L’aspettativa di vita è più alta rispetto alle opzioni di trattamento precedenti
Fino a 10 anni fa, ci si poteva aspettare una sopravvivenza globale mediana di soli 8,5 mesi nonostante la terapia, che da allora è cambiata [7,8]. “La sopravvivenza a lungo termine sta diventando sempre più un obiettivo terapeutico realistico”, ha sottolineato il Prof. Dummer. Oltre agli inibitori del checkpoint immunitario, l’introduzione degli inibitori di BRAF e MEK qualche anno fa ha rappresentato una pietra miliare per la prognosi dei pazienti affetti – questa opzione terapeutica è ormai consolidata. La combinazione di BRAF e MEK inibitori migliora i tassi di risposta e la sopravvivenza globale, con molte tossicità ridotte rispetto alla monoterapia, consentendo una lunga durata del trattamento ad alta intensità di dose [9,10].
Fonte: Pierre Fabre
Letteratura:
- Dummer R: Conferenza, Prof. Dr. med. Reinhard Dummer, Ospedale Universitario di Zurigo, Clinica Dermatologica,
- Stv. Direttore della clinica e responsabile del Centro per il cancro della pelle, Pierre Fabre Press fireside chat, 12.12.2019
- Informazioni specialistiche BRAFTOVI®, su www.swissmedicinfo.ch, ultimo accesso 06.01.2020.
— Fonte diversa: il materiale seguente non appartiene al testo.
`config.mk`:
```
export PLATFORM = sky130hd
export DESIGN_NAME = counter_array_timebase_irq
export DESIGN_NICKNAME = d
export VERILOG_FILES = /design/src/hdl/counter_array_pkg.sv /design/src/hdl/counter_array_timebase_irq.sv /design/src/hdl/timebase_gen.sv
export SDC_FILE = /design/constraint.sdc
export NUM_CORES = 1
export LEC_CHECK = 0
export ABC_CLOCK_PERIOD_IN_PS = 2110
export BUFFER_PORTS_ARGS = -buffer_cell sky130_fd_sc_hd__buf_2
export CAP_MARGIN = 40
export CORE_MARGIN = 1
export CORE_UTILIZATION = 47
export CTS_BUF_LIST = sky130_fd_sc_hd__clkbuf_16
export CTS_CLUSTER_SIZE = 16
export DETAILED_ROUTE_END_ITERATION = 7
export PLACE_DENSITY = 0.76
export SYNTH_ARGS = -nofsm -noshare
export SYNTH_HDL_FRONTEND = slang
export SYNTH_HIERARCHICAL = 1
export SYNTH_SLANG_ARGS = --single-unit
```
`constraint.sdc`:
```
create_clock -name clk_i -period 2.11 [get_ports clk_i]
set_input_delay 0.3165 -clock clk_i [delete_from_list [all_inputs] [get_ports clk_i]]
set_output_delay 0.3165 -clock clk_i [all_outputs]
set_load 0.01 [all_outputs]
```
- Informazioni tecniche MEKTOVI®, su www.swissmedicinfo.ch, ultimo accesso 06.01.2020.
- Dummer R, et al: Encorafenib più binimetinib rispetto a vemurafenib o encorafenib nei pazienti con melanoma BRAF-mutante (COLUMBUS): uno studio multicentrico, in aperto, randomizzato di fase 3. Lancet Oncol 2018; 19(5): 603-615.
- Dummer R, et al: Sopravvivenza complessiva nei pazienti con melanoma BRAF-mutante che ricevono encorafenib più binimetinib rispetto a vemurafenib o encorafenib (COLUMBUS): studio multicentrico, in aperto, randomizzato, di fase 3. Lancet Oncol 2018; 19(10): 1315-1327.
- Liszkay G, et al: Aggiornamento sulla sopravvivenza complessiva in COLUMBUS: studio randomizzato di fase III di encorafenib (ENCO) più binimetinib (BINI) rispetto a vemurafenib (VEM) o ENCO nei pazienti con melanoma BRAF V600-mutante. J Clin Oncol 2019; 37 (suppl): Abstr 9512 e presentazione di un poster.
- Long GV, et al: Associazioni prognostiche e clinicopatologiche di BRAF oncogenico nel melanoma metastatico J Clin Oncol 2011; 29(10): 1239-1246.
- Michielin O, Hoeller C: Guadagnare slancio: nuove opzioni e opportunità per il trattamento del melanoma avanzato. Cancer Treat Rev 2015; 41: 660-670.
- Dummer R, et al: Le linee guida svizzere aggiornate 2016 per il trattamento e il follow-up del melanoma cutaneo. Swiss Med Wkly 2016; 146: w14279
- Linea guida ESMO Melanoma. Aggiornamento 2019. Ann Oncol 2019; doi:10.1093/annonc/mdz411
- Narayanan DL, et al: Radiazioni ultraviolette e cancro della pelle. Int J Dermatol 2010; 49: 978-986.
- Lega svizzera contro il cancro. Cancro in Svizzera: cifre importanti, al dicembre 2018; www.krebsliga.ch/ueber-krebs/, ultimo accesso 28.11.2019.
- Schadendorf D, et al: Melanoma. Lancet 2018; 392: 971-984.
- Arozarena I, Wellbrock C: Superare la resistenza agli inibitori BRAF. Ann Transl Med 2017; 5: 387.
DERMATOLOGIE PRAXIS 2020; 30(1): 32-33 (pubblicato il 23.2.20, prima della stampa).